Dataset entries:
==========

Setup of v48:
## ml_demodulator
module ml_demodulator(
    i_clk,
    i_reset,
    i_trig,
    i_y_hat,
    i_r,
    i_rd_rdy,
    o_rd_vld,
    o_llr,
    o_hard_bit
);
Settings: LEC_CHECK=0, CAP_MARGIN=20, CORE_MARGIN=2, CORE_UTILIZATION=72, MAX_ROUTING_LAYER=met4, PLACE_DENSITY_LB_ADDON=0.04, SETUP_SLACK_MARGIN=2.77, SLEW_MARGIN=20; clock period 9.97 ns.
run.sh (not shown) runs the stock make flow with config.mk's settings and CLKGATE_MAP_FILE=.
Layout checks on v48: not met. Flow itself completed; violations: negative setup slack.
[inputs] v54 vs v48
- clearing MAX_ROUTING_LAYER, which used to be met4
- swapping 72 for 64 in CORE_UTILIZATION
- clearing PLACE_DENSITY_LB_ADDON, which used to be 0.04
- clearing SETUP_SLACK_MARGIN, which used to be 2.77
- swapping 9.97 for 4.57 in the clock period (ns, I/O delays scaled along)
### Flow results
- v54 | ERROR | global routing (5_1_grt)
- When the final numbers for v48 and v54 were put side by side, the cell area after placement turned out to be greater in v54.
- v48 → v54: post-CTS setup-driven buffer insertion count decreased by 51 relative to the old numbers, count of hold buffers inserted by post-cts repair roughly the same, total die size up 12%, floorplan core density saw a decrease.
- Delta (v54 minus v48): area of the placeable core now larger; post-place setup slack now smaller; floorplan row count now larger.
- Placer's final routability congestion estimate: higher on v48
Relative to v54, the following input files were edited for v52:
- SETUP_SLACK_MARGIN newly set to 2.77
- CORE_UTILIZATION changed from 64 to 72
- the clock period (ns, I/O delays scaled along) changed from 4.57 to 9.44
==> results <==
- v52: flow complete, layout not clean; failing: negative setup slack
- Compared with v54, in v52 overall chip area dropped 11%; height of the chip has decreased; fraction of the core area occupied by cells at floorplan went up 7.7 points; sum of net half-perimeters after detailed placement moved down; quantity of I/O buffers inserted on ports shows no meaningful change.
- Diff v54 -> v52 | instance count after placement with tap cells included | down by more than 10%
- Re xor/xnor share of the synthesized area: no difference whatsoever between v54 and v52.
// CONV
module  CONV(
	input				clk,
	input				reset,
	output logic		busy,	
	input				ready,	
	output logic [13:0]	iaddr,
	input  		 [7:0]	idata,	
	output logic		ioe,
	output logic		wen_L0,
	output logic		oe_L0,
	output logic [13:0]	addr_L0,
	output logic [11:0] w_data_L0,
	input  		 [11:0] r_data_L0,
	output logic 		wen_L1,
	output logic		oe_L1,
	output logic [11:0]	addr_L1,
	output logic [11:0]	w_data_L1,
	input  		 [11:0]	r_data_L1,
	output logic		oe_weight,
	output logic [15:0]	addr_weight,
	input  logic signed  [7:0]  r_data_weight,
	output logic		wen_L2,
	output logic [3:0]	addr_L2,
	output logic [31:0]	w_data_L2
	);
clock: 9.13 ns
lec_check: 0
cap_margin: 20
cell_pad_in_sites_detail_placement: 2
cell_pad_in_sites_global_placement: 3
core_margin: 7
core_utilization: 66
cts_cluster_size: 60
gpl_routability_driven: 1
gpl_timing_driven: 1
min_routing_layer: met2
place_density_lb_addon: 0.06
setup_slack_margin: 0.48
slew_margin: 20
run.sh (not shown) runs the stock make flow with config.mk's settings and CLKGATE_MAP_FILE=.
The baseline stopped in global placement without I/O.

==========

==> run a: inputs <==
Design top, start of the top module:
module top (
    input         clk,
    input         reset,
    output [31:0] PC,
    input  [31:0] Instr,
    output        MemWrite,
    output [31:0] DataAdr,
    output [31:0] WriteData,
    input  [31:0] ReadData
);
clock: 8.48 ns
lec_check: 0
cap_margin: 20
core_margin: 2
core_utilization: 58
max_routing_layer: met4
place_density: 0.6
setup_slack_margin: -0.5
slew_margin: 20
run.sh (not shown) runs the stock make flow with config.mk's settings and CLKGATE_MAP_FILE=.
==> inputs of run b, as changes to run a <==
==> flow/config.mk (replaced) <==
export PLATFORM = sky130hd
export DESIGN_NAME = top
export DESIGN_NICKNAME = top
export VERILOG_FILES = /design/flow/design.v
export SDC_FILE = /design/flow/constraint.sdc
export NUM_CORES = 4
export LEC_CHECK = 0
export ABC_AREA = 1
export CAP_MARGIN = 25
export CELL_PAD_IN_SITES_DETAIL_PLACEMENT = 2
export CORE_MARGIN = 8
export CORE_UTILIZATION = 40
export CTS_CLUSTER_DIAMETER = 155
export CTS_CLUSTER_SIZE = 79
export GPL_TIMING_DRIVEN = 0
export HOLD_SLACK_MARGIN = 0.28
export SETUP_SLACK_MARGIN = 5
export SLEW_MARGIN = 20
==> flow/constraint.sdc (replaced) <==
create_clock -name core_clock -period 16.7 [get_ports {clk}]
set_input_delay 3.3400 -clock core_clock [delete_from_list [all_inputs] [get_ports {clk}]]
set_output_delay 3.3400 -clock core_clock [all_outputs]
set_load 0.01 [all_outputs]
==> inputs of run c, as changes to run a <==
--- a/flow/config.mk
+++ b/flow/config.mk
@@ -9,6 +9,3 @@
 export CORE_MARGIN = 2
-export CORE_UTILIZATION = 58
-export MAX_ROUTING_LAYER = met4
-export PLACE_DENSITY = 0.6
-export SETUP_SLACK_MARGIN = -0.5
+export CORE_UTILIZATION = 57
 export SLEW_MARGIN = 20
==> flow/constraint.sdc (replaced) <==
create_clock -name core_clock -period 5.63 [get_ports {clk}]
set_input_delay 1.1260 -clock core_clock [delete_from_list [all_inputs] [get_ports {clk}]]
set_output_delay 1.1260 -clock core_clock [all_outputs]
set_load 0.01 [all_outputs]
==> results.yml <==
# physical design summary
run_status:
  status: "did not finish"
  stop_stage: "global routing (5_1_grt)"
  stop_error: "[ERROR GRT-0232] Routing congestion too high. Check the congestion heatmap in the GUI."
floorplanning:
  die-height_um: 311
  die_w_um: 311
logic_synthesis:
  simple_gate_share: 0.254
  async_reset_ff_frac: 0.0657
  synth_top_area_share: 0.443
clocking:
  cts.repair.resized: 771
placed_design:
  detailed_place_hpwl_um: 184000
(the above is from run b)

==========

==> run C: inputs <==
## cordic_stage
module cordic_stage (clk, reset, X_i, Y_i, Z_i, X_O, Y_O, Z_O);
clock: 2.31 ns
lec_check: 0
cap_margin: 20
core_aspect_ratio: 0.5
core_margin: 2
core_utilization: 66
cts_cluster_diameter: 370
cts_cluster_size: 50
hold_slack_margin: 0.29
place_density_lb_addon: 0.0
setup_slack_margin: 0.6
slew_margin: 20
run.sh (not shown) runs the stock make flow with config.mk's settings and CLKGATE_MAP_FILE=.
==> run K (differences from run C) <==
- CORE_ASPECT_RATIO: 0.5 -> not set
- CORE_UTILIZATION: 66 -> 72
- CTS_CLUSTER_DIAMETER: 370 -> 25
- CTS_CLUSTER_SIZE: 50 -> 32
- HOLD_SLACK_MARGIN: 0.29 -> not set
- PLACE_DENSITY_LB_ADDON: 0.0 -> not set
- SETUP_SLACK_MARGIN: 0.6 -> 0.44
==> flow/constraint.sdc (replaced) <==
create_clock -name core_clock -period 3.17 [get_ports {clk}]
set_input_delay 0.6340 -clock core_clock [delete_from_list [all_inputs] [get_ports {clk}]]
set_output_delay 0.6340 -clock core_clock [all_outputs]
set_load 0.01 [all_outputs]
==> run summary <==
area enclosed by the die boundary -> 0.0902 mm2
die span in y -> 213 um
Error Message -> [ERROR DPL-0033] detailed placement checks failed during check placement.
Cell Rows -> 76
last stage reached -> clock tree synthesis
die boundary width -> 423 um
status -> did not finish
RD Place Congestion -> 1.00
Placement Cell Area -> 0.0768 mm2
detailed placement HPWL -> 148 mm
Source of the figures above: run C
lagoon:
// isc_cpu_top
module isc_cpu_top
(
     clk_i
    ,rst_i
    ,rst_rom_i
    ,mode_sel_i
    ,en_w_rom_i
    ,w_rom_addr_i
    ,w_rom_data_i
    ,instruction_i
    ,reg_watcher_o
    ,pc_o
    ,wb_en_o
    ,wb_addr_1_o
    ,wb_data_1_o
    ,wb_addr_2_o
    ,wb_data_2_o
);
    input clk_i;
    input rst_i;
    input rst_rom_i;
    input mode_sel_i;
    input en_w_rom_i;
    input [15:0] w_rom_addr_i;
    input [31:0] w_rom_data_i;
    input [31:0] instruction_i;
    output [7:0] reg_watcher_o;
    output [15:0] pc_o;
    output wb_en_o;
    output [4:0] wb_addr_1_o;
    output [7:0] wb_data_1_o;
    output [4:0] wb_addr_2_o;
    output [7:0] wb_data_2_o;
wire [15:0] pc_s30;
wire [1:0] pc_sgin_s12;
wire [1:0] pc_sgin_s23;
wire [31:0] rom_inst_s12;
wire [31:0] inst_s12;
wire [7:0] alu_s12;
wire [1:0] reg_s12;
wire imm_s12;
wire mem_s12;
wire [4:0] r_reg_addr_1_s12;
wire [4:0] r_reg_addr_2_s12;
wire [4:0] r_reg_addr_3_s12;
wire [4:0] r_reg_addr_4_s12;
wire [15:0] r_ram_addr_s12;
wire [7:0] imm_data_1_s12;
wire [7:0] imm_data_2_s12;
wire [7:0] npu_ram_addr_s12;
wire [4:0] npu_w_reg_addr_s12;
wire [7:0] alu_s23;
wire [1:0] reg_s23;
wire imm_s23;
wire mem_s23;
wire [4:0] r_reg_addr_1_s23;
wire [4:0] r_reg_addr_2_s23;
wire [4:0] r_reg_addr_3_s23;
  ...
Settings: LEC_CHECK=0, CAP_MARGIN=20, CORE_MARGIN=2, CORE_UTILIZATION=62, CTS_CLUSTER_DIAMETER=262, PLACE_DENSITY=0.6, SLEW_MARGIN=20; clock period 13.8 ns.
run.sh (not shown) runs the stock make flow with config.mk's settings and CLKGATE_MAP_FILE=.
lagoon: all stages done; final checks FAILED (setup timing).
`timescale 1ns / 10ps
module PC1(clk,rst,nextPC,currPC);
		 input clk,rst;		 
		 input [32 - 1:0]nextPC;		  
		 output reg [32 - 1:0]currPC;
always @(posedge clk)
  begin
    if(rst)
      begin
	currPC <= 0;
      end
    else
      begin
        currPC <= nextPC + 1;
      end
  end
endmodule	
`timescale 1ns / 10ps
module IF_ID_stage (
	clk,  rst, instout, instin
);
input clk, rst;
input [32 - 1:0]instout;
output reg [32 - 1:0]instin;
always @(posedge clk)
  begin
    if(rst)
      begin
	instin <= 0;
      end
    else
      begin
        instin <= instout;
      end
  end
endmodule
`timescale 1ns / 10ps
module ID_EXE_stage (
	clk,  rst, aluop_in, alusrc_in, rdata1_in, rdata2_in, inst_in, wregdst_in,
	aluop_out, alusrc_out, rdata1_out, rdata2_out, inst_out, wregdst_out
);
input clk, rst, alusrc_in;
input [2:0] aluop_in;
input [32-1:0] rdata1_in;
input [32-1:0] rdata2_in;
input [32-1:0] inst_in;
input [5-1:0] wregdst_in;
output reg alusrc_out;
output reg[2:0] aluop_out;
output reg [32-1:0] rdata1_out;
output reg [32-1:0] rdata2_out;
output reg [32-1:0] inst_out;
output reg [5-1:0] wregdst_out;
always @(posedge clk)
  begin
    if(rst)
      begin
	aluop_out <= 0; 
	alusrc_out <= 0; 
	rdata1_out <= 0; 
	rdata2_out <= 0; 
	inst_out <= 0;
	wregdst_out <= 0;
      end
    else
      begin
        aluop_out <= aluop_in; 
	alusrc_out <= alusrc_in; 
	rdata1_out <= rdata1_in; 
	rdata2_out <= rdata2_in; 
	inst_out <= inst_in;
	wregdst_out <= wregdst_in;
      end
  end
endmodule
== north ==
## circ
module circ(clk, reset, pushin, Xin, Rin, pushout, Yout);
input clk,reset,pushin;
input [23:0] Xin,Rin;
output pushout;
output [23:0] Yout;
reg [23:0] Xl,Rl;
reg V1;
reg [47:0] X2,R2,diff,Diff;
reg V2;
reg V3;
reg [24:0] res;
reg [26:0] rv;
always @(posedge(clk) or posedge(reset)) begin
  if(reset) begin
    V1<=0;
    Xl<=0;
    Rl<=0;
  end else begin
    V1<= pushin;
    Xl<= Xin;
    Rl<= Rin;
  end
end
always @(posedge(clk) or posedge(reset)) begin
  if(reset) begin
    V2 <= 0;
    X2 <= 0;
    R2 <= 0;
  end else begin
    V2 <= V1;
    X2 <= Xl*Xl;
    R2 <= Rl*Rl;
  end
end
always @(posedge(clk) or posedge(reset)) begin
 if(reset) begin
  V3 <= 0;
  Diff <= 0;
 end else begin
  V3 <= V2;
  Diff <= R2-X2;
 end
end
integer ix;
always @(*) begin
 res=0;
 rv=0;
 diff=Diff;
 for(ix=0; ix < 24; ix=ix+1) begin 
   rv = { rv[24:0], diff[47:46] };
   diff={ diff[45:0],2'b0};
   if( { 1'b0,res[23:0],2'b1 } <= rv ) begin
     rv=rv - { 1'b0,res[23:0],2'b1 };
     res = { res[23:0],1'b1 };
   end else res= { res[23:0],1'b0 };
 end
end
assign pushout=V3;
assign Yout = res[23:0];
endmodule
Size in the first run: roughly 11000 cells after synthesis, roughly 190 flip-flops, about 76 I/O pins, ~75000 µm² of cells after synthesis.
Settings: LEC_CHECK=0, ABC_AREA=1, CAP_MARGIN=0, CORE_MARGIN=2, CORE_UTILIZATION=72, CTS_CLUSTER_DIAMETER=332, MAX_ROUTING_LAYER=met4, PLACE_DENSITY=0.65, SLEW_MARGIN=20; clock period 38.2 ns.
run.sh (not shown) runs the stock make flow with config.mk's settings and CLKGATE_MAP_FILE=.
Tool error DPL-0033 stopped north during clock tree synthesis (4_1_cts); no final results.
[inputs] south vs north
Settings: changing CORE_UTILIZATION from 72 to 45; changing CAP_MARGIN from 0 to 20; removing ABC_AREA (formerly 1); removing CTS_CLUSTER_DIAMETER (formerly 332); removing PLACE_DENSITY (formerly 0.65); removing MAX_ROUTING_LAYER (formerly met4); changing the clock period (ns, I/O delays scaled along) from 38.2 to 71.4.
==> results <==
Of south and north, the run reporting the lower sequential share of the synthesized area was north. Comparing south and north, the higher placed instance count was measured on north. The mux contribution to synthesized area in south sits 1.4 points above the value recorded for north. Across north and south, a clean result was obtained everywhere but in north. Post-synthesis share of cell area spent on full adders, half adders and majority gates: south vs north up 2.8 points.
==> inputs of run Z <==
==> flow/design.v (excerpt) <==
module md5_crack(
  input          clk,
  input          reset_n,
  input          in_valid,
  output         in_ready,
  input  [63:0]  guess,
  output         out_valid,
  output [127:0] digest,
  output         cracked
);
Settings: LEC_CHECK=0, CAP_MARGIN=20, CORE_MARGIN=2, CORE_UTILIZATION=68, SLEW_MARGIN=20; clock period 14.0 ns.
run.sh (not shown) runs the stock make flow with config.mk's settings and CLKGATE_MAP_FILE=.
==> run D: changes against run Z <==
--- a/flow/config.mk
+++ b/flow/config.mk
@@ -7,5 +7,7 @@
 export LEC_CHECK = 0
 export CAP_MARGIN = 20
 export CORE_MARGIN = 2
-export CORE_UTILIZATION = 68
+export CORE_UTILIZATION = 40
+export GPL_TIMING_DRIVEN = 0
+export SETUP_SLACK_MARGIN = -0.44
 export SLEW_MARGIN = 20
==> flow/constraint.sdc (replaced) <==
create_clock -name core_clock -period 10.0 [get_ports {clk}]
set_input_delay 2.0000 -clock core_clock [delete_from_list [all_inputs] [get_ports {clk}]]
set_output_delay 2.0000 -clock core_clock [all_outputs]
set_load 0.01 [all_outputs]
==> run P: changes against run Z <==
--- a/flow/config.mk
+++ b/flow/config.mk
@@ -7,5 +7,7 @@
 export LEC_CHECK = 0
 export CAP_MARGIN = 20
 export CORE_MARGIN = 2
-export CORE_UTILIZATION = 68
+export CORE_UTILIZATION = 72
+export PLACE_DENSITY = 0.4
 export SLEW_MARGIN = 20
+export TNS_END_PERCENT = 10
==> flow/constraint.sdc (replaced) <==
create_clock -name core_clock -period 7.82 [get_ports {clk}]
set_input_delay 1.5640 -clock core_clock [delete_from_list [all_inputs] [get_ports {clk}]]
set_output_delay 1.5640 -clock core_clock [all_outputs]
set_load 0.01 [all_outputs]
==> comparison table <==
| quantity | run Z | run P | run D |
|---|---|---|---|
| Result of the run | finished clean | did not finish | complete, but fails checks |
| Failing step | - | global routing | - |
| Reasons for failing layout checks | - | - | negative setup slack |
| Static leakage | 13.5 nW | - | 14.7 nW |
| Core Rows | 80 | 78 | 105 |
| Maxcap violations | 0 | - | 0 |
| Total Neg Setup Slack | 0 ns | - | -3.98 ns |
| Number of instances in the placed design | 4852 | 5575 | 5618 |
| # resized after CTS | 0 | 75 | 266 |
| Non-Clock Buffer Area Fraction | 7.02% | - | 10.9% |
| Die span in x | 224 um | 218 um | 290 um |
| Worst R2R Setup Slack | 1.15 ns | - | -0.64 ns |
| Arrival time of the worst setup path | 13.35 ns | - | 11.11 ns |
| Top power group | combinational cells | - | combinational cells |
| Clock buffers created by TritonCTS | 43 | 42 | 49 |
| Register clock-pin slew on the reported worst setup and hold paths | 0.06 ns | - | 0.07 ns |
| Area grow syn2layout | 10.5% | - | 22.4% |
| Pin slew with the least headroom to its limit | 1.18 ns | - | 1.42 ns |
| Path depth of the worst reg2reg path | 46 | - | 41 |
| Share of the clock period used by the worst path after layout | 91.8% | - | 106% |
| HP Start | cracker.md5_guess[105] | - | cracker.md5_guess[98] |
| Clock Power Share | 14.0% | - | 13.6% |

==========

* **Work to complete**
From the records above, give again exactly the lines running from the line with "create_clock -name core_clock -period 5.63" to the line with "(the above is from run b)", inclusive.

* **Written solution**
create_clock -name core_clock -period 5.63 [get_ports {clk}]
set_input_delay 1.1260 -clock core_clock [delete_from_list [all_inputs] [get_ports {clk}]]
set_output_delay 1.1260 -clock core_clock [all_outputs]
set_load 0.01 [all_outputs]
==> results.yml <==
# physical design summary
run_status:
  status: "did not finish"
  stop_stage: "global routing (5_1_grt)"
  stop_error: "[ERROR GRT-0232] Routing congestion too high. Check the congestion heatmap in the GUI."
floorplanning:
  die-height_um: 311
  die_w_um: 311
logic_synthesis:
  simple_gate_share: 0.254
  async_reset_ff_frac: 0.0657
  synth_top_area_share: 0.443
clocking:
  cts.repair.resized: 771
placed_design:
  detailed_place_hpwl_um: 184000
(the above is from run b)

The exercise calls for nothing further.